El tenista serbio Novak Djokovic venció al sudafricano Kevin Anderson por 6-2, 6-2 y 7-6 (7/3) y conquistó su cuarto título en Wimbledon, primero del Grand Slam en dos años.

El serbio remató con un ace un partido en el que su rival apenas plantó cara en las dos primeras mangas, pero que en la tercera desperdició cinco bolas de set que le hubieran permitido alargar la final.

A los 31 años, Djokovic no había disputado una final de un torneo del Grand Slam desde el 2016, temporada en la que se anotó el Abierto de Australia y Roland Garros, y su último título se remontaba a Eastbourne, el 1 de julio del 2017.

“No hay mejor sitio en el mundo para volver, éste es un lugar sagrado para el tenis”, dijo un emocionado Djokovic al recoger la Copa, feliz porque su hijo —que no pudo asistir al partido porque es menor de cinco años—, estaba en las gradas en el momento.

“Estoy muy agradecido a mi equipo y a todos los que me han estado apoyando en estos dos años, que no fueron fáciles”, añadió el serbio, que se embolsa 2.50 millones de libras por la victoria (3.30 millones de dólares, 2.80 de euros), el doble que Anderson.

El sudafricano admitió su mal arranque. “No jugué muy bien al principio.

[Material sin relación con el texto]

$ cat config.mk
export PLATFORM = sky130hd
export DESIGN_NAME = hbp_ctrl
export DESIGN_NICKNAME = d
export VERILOG_FILES = /design/src/rtl/core/hbp_pkg.sv /design/src/rtl/core/hbp_ctrl.sv
export SDC_FILE = /design/constraint.sdc
export NUM_CORES = 1
export LEC_CHECK = 0
export ABC_CLOCK_PERIOD_IN_PS = 1450
export BUFFER_PORTS_ARGS = -buffer_cell sky130_fd_sc_hd__buf_4
export CAP_MARGIN = 25
export CORE_AREA = 2 2 39 41
export CTS_CLUSTER_SIZE = 16
export DETAILED_ROUTE_END_ITERATION = 6
export DIE_AREA = 0 0 41 43
export PLACE_DENSITY_LB_ADDON = 0.1
export SLEW_MARGIN = 30
export SYNTH_ARGS = -nofsm -noshare
export SYNTH_HDL_FRONTEND = slang
export SYNTH_SLANG_ARGS = --single-unit
$ cat constraint.sdc
create_clock -name i_clk -period 1.45 [get_ports i_clk]
set_input_delay 0.145 -clock i_clk [delete_from_list [all_inputs] [get_ports i_clk]]
set_output_delay 0.145 -clock i_clk [all_outputs]
set_load 0.005 [all_outputs]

Hice lo que pude por mantenerme. Me sentí mucho mejor en el tercer set, creo que tuve oportunidades de ganarlo”.

El serbio estimó que la inexperiencia en finales en Wimbledon de su rival le benefició. Jugar una final “es una sensación totalmente diferente (...) Traté de aprovechar las cinco que jugué”.

Los problemas físicos del serbio empezaron el año pasado precisamente en Wimbledon, donde una lesión de codo le obligó a retirarse en cuartos de final y a pasarse el resto del 2017 inactivo.

El ex número uno mundial cayó al puesto 22 del ranking el 21 de mayo del 2018, y la victoria en Londres le devuelve de nuevo a los 10 primeros.

“Hubo momentos de duda, de frustración, donde te preguntas si quieres seguir”, admitió el serbio.

Con su victoria, Djokovic conquista su decimotercer torneo del Grand Slam, siendo el cuarto tenista con más ‘grandes’ detrás de Federer (20), Nadal (17), y Sampras (14).

Era la primera vez desde que jugó la final contra Jo-Wilfred Tsonga, en el Abierto de Australia del 2008, en que Djokovic no se medía en la final a uno de los sospechosos habituales: Roger Federer, Rafael Nadal, Andy Murray o Stan Wawrinka.

Además, Djokovic es un jugador afortunado sobre la hierba londinense, donde sólo ha perdido una de las cinco finales que ha disputado, la del 2013 ante el británico Andy Murray.

Tras el torneo, Rafael Nadal seguirá como número uno por delante de Roger Federer.

Kerber derrotó a Serena

Angelique Kerber fue tan firme, tan paciente y tan precisa en la final femenina de Wimbledon que su rival Serena Williams no tuvo la menor oportunidad.

Kerber cubrió toda la cancha y eligió a la perfección los espacios para sus devoluciones en una victoria por 6-3, 6-3 sobre Williams en la final.

“Sabía que tenía que jugar mi mejor tenis contra una campeona como Serena”, dijo Kerber, la primera alemana que gana en Wimbledon desde Steffi Graff en 1996.

Le quitó a Williams la posibilidad de ganar su octavo título en Wimbledon y su vigésimo cuarto Grand Slam, lo que hubiera igualado el récord de Margaret Court.

La estadounidense de 36 años jugó su cuarto torneo desde que dio a luz a una niña hace 10 meses y medio y luego tuvo un problema grave de salud.

Después de una ausencia tan larga, Williams dijo que le complacía haber llegado tan lejos. Desde luego, también quería ganar. “A todas las mamás, jugué por ustedes y lo intenté”, dijo con voz temblorosa durante la entrega de los trofeos.